■ What to work on
The entries below are to be printed again word for word.

═══ Supplied records ═══

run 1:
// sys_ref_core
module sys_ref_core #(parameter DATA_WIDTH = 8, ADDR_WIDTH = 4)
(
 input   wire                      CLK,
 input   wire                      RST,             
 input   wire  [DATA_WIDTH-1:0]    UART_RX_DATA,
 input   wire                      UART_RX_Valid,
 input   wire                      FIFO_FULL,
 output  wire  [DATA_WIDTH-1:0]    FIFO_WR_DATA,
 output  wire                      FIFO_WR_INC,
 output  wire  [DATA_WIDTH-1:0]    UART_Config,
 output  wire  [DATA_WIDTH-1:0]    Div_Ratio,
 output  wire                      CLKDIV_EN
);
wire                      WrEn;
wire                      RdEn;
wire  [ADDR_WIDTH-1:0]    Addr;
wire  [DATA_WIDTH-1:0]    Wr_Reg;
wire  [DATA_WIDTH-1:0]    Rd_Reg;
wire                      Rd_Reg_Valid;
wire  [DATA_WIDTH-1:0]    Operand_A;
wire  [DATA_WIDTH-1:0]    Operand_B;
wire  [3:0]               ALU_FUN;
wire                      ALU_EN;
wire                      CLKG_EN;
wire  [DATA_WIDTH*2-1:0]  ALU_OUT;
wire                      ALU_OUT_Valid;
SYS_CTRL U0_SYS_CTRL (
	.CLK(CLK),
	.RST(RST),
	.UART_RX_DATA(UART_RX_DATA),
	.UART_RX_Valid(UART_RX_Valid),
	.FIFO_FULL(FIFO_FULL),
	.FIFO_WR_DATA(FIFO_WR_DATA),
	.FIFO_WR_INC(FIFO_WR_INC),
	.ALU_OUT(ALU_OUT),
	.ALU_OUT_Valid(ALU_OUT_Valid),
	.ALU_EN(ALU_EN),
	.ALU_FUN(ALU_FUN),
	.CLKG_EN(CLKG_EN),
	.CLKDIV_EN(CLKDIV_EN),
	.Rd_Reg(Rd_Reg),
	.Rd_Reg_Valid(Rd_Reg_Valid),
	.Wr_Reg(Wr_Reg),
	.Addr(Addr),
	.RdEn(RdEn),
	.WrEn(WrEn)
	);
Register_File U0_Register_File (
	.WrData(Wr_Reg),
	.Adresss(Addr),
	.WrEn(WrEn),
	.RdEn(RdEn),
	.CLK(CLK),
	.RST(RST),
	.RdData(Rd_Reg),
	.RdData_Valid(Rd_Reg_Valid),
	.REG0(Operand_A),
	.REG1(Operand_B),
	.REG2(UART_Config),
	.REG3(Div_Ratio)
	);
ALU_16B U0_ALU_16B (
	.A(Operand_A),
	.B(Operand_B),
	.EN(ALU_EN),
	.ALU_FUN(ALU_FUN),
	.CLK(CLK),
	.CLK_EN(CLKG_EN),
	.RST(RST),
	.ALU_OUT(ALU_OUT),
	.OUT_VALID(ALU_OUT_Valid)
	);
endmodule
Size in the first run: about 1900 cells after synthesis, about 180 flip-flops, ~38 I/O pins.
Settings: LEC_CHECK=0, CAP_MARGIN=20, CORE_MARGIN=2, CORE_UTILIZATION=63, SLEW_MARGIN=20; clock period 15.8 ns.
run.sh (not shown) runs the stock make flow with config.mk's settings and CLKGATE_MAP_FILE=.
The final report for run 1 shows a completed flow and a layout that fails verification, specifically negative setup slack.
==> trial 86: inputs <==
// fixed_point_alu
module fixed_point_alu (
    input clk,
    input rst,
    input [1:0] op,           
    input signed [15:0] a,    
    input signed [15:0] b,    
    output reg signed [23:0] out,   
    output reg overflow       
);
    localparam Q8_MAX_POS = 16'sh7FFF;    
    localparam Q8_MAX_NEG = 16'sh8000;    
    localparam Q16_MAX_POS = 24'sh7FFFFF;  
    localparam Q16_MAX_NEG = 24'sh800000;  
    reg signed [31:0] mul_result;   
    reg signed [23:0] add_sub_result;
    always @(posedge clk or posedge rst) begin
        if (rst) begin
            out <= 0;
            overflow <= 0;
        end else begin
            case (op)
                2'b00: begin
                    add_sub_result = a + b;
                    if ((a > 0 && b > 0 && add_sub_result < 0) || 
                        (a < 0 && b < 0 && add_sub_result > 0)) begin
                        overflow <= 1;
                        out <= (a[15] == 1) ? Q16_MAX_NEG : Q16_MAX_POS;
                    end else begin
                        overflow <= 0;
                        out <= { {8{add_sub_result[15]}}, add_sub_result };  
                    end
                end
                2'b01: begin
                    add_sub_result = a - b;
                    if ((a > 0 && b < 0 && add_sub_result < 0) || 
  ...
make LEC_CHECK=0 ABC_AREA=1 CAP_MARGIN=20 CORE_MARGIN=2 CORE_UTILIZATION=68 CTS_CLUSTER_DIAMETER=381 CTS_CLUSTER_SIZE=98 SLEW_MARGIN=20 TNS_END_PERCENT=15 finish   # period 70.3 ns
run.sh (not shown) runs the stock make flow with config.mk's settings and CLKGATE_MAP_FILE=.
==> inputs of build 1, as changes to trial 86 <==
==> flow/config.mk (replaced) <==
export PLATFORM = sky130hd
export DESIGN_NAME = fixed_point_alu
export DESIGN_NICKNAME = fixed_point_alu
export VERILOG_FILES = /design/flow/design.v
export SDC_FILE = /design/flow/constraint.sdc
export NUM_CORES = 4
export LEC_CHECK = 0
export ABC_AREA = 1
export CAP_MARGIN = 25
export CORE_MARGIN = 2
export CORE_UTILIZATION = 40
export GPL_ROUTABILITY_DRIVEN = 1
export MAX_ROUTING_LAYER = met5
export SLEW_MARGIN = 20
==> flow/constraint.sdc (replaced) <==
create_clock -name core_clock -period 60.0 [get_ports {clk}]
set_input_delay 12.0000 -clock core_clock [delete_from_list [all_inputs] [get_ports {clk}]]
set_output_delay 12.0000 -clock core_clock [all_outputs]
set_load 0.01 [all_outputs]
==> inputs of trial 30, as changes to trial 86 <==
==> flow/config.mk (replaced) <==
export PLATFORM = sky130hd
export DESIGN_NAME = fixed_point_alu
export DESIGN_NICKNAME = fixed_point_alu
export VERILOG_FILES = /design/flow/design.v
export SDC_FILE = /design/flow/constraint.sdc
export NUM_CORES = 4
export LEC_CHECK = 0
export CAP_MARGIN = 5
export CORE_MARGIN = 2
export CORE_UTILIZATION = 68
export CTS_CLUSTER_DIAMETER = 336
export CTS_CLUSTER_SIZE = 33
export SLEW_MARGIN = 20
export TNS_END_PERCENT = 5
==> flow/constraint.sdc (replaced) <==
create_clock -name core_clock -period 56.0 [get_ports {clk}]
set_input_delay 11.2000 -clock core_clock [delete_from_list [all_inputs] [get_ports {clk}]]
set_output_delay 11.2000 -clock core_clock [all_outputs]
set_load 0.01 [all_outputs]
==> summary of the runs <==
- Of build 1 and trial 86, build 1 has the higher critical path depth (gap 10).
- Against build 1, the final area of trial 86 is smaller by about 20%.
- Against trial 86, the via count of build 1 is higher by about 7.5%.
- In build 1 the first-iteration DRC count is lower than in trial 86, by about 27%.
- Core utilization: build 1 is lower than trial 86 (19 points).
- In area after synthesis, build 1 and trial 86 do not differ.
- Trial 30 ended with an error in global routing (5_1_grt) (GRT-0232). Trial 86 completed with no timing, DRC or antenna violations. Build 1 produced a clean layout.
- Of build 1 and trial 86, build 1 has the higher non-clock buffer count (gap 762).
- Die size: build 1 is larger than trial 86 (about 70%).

═══

■ Reply to the task
run 1:
// sys_ref_core
module sys_ref_core #(parameter DATA_WIDTH = 8, ADDR_WIDTH = 4)
(
 input   wire                      CLK,
 input   wire                      RST,             
 input   wire  [DATA_WIDTH-1:0]    UART_RX_DATA,
 input   wire                      UART_RX_Valid,
 input   wire                      FIFO_FULL,
 output  wire  [DATA_WIDTH-1:0]    FIFO_WR_DATA,
 output  wire                      FIFO_WR_INC,
 output  wire  [DATA_WIDTH-1:0]    UART_Config,
 output  wire  [DATA_WIDTH-1:0]    Div_Ratio,
 output  wire                      CLKDIV_EN
);
wire                      WrEn;
wire                      RdEn;
wire  [ADDR_WIDTH-1:0]    Addr;
wire  [DATA_WIDTH-1:0]    Wr_Reg;
wire  [DATA_WIDTH-1:0]    Rd_Reg;
wire                      Rd_Reg_Valid;
wire  [DATA_WIDTH-1:0]    Operand_A;
wire  [DATA_WIDTH-1:0]    Operand_B;
wire  [3:0]               ALU_FUN;
wire                      ALU_EN;
wire                      CLKG_EN;
wire  [DATA_WIDTH*2-1:0]  ALU_OUT;
wire                      ALU_OUT_Valid;
SYS_CTRL U0_SYS_CTRL (
	.CLK(CLK),
	.RST(RST),
	.UART_RX_DATA(UART_RX_DATA),
	.UART_RX_Valid(UART_RX_Valid),
	.FIFO_FULL(FIFO_FULL),
	.FIFO_WR_DATA(FIFO_WR_DATA),
	.FIFO_WR_INC(FIFO_WR_INC),
	.ALU_OUT(ALU_OUT),
	.ALU_OUT_Valid(ALU_OUT_Valid),
	.ALU_EN(ALU_EN),
	.ALU_FUN(ALU_FUN),
	.CLKG_EN(CLKG_EN),
	.CLKDIV_EN(CLKDIV_EN),
	.Rd_Reg(Rd_Reg),
	.Rd_Reg_Valid(Rd_Reg_Valid),
	.Wr_Reg(Wr_Reg),
	.Addr(Addr),
	.RdEn(RdEn),
	.WrEn(WrEn)
	);
Register_File U0_Register_File (
	.WrData(Wr_Reg),
	.Adresss(Addr),
	.WrEn(WrEn),
	.RdEn(RdEn),
	.CLK(CLK),
	.RST(RST),
	.RdData(Rd_Reg),
	.RdData_Valid(Rd_Reg_Valid),
	.REG0(Operand_A),
	.REG1(Operand_B),
	.REG2(UART_Config),
	.REG3(Div_Ratio)
	);
ALU_16B U0_ALU_16B (
	.A(Operand_A),
	.B(Operand_B),
	.EN(ALU_EN),
	.ALU_FUN(ALU_FUN),
	.CLK(CLK),
	.CLK_EN(CLKG_EN),
	.RST(RST),
	.ALU_OUT(ALU_OUT),
	.OUT_VALID(ALU_OUT_Valid)
	);
endmodule
Size in the first run: about 1900 cells after synthesis, about 180 flip-flops, ~38 I/O pins.
Settings: LEC_CHECK=0, CAP_MARGIN=20, CORE_MARGIN=2, CORE_UTILIZATION=63, SLEW_MARGIN=20; clock period 15.8 ns.
run.sh (not shown) runs the stock make flow with config.mk's settings and CLKGATE_MAP_FILE=.
The final report for run 1 shows a completed flow and a layout that fails verification, specifically negative setup slack.
==> trial 86: inputs <==
// fixed_point_alu
module fixed_point_alu (
    input clk,
    input rst,
    input [1:0] op,           
    input signed [15:0] a,    
    input signed [15:0] b,    
    output reg signed [23:0] out,   
    output reg overflow       
);
    localparam Q8_MAX_POS = 16'sh7FFF;    
    localparam Q8_MAX_NEG = 16'sh8000;    
    localparam Q16_MAX_POS = 24'sh7FFFFF;  
    localparam Q16_MAX_NEG = 24'sh800000;  
    reg signed [31:0] mul_result;   
    reg signed [23:0] add_sub_result;
    always @(posedge clk or posedge rst) begin
        if (rst) begin
            out <= 0;
            overflow <= 0;
        end else begin
            case (op)
                2'b00: begin
                    add_sub_result = a + b;
                    if ((a > 0 && b > 0 && add_sub_result < 0) || 
                        (a < 0 && b < 0 && add_sub_result > 0)) begin
                        overflow <= 1;
                        out <= (a[15] == 1) ? Q16_MAX_NEG : Q16_MAX_POS;
                    end else begin
                        overflow <= 0;
                        out <= { {8{add_sub_result[15]}}, add_sub_result };  
                    end
                end
                2'b01: begin
                    add_sub_result = a - b;
                    if ((a > 0 && b < 0 && add_sub_result < 0) || 
  ...
make LEC_CHECK=0 ABC_AREA=1 CAP_MARGIN=20 CORE_MARGIN=2 CORE_UTILIZATION=68 CTS_CLUSTER_DIAMETER=381 CTS_CLUSTER_SIZE=98 SLEW_MARGIN=20 TNS_END_PERCENT=15 finish   # period 70.3 ns
run.sh (not shown) runs the stock make flow with config.mk's settings and CLKGATE_MAP_FILE=.
==> inputs of build 1, as changes to trial 86 <==
==> flow/config.mk (replaced) <==
export PLATFORM = sky130hd
export DESIGN_NAME = fixed_point_alu
export DESIGN_NICKNAME = fixed_point_alu
export VERILOG_FILES = /design/flow/design.v
export SDC_FILE = /design/flow/constraint.sdc
export NUM_CORES = 4
export LEC_CHECK = 0
export ABC_AREA = 1
export CAP_MARGIN = 25
export CORE_MARGIN = 2
export CORE_UTILIZATION = 40
export GPL_ROUTABILITY_DRIVEN = 1
export MAX_ROUTING_LAYER = met5
export SLEW_MARGIN = 20
==> flow/constraint.sdc (replaced) <==
create_clock -name core_clock -period 60.0 [get_ports {clk}]
set_input_delay 12.0000 -clock core_clock [delete_from_list [all_inputs] [get_ports {clk}]]
set_output_delay 12.0000 -clock core_clock [all_outputs]
set_load 0.01 [all_outputs]
==> inputs of trial 30, as changes to trial 86 <==
==> flow/config.mk (replaced) <==
export PLATFORM = sky130hd
export DESIGN_NAME = fixed_point_alu
export DESIGN_NICKNAME = fixed_point_alu
export VERILOG_FILES = /design/flow/design.v
export SDC_FILE = /design/flow/constraint.sdc
export NUM_CORES = 4
export LEC_CHECK = 0
export CAP_MARGIN = 5
export CORE_MARGIN = 2
export CORE_UTILIZATION = 68
export CTS_CLUSTER_DIAMETER = 336
export CTS_CLUSTER_SIZE = 33
export SLEW_MARGIN = 20
export TNS_END_PERCENT = 5
==> flow/constraint.sdc (replaced) <==
create_clock -name core_clock -period 56.0 [get_ports {clk}]
set_input_delay 11.2000 -clock core_clock [delete_from_list [all_inputs] [get_ports {clk}]]
set_output_delay 11.2000 -clock core_clock [all_outputs]
set_load 0.01 [all_outputs]
==> summary of the runs <==
- Of build 1 and trial 86, build 1 has the higher critical path depth (gap 10).
- Against build 1, the final area of trial 86 is smaller by about 20%.
- Against trial 86, the via count of build 1 is higher by about 7.5%.
- In build 1 the first-iteration DRC count is lower than in trial 86, by about 27%.
- Core utilization: build 1 is lower than trial 86 (19 points).
- In area after synthesis, build 1 and trial 86 do not differ.
- Trial 30 ended with an error in global routing (5_1_grt) (GRT-0232). Trial 86 completed with no timing, DRC or antenna violations. Build 1 produced a clean layout.
- Of build 1 and trial 86, build 1 has the higher non-clock buffer count (gap 762).
- Die size: build 1 is larger than trial 86 (about 70%).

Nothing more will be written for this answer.